From 9061c372ca64e4383a7df77d4f7170eb2ab8cae5 Mon Sep 17 00:00:00 2001
From: Oleksandr Pavlyk <oleksandr.pavlyk@intel.com>
Date: Wed, 9 Oct 2024 08:02:29 -0500
Subject: [PATCH 1/4] Remove unused imported qualifier in py_argsort function

---
 dpctl/tensor/libtensor/source/sorting/argsort.cpp | 2 --
 1 file changed, 2 deletions(-)
diff --git a/dpctl/tensor/libtensor/source/sorting/argsort.cpp b/dpctl/tensor/libtensor/source/sorting/argsort.cpp
index 0bd998e90b..b5a052ef94 100644
--- a/dpctl/tensor/libtensor/source/sorting/argsort.cpp
+++ b/dpctl/tensor/libtensor/source/sorting/argsort.cpp
@@ -129,8 +129,6 @@ py_argsort(const dpctl::tensor::usm_ndarray &src,
     bool is_dst_c_contig = dst.is_c_contiguous();
 
     if (is_src_c_contig && is_dst_c_contig) {
-        using dpctl::tensor::kernels::stable_argsort_axis1_contig_impl;
-
         static constexpr py::ssize_t zero_offset = py::ssize_t(0);
 
         auto fn = stable_sort_contig_fns[src_typeid][dst_typeid];

From 0ebb16fafad825c3f81a358cb578066262c4c428 Mon Sep 17 00:00:00 2001
From: Oleksandr Pavlyk <oleksandr.pavlyk@intel.com>
Date: Wed, 9 Oct 2024 08:11:46 -0500
Subject: [PATCH 2/4] Change implementation of argsort

Instead of implementing argsort as sort over structures (index, value),
with subsequent projection to index, it is now implemented as sort
over linear indices themselves, with dereferencing comparator, and
subsequent mapping from linear index to row-wise index.

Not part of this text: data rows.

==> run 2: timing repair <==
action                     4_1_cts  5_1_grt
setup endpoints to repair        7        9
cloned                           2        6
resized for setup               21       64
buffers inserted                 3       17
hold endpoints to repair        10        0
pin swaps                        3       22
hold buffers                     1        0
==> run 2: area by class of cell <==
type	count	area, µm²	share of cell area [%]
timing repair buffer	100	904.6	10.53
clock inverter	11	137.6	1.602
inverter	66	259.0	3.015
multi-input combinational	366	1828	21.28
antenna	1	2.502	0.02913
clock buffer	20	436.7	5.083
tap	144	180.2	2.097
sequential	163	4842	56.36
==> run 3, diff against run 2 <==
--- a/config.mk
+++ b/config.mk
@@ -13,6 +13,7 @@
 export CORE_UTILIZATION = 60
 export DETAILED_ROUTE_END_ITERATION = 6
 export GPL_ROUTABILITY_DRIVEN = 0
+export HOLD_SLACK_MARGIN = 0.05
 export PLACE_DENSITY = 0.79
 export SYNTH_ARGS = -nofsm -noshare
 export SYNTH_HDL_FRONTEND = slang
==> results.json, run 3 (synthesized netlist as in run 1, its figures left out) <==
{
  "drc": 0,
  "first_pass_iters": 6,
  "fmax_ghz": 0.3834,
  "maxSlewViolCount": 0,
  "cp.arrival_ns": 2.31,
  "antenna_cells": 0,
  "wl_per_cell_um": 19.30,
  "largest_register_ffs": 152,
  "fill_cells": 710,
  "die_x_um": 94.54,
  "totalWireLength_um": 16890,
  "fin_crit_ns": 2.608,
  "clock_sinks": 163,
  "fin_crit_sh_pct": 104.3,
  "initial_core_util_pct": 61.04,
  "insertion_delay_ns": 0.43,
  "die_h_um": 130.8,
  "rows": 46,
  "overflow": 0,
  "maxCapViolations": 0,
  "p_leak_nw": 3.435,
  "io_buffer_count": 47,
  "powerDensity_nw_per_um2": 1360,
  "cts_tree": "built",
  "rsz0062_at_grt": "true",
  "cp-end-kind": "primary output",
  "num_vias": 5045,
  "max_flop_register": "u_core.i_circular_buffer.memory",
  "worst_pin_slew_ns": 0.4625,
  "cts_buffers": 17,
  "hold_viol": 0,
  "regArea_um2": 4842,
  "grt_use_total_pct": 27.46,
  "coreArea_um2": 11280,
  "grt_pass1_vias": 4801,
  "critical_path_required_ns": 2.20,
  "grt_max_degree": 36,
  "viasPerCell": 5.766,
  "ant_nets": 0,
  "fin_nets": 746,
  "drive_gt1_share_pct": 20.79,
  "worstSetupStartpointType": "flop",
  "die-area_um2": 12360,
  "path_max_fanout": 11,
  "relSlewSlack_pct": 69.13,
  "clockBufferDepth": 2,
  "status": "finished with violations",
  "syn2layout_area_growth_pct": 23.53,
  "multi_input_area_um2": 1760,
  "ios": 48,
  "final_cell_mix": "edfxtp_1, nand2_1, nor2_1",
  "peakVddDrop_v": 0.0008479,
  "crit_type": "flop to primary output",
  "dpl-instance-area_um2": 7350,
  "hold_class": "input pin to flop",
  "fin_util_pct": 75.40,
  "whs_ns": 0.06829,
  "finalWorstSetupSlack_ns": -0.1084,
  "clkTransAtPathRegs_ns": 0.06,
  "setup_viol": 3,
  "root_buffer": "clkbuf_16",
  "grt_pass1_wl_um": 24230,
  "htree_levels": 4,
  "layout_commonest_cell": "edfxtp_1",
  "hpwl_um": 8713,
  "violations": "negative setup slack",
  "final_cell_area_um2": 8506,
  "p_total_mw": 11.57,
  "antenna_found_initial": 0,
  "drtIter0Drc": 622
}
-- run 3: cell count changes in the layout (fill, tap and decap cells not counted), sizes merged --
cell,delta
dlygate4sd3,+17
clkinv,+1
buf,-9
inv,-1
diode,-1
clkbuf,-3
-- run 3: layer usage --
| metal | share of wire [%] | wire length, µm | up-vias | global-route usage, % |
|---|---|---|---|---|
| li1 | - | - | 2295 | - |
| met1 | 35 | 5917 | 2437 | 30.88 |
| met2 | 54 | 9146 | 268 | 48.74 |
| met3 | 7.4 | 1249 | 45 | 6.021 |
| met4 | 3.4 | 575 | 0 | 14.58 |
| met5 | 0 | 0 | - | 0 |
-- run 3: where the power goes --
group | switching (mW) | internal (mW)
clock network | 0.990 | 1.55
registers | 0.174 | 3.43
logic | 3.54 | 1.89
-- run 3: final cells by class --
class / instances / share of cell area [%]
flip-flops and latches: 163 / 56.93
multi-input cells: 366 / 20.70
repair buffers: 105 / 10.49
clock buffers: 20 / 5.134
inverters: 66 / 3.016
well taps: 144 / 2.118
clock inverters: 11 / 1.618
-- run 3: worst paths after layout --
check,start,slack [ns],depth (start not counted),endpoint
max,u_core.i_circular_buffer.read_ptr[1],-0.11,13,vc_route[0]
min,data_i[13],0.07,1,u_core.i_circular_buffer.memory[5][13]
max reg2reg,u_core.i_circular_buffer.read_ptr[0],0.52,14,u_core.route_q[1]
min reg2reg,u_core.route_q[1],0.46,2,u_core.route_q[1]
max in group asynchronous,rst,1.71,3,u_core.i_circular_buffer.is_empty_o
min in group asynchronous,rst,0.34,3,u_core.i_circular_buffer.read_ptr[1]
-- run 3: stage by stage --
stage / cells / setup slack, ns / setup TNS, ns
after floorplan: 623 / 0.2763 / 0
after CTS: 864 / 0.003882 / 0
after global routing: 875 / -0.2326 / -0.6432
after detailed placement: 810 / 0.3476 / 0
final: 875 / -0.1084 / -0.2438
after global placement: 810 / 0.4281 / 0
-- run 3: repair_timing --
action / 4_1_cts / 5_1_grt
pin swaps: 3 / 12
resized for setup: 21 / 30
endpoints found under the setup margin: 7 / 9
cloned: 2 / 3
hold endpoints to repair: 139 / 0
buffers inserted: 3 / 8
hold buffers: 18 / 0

On Iris Xe, argsort call took 215 ms to argsort 5670000 elements of
type int32, and it now takes 117 ms.

The new implementation also has smaller temporary allocation footprint.
Previously, it would allocate 2*(sizeof(ValueT) + sizeof(IndexT)), now
it only allocates sizeof(IndexT) for storing linear indices.
---
 .../include/kernels/sorting/sort.hpp          | 54 ++++++++++---------
 1 file changed, 28 insertions(+), 26 deletions(-)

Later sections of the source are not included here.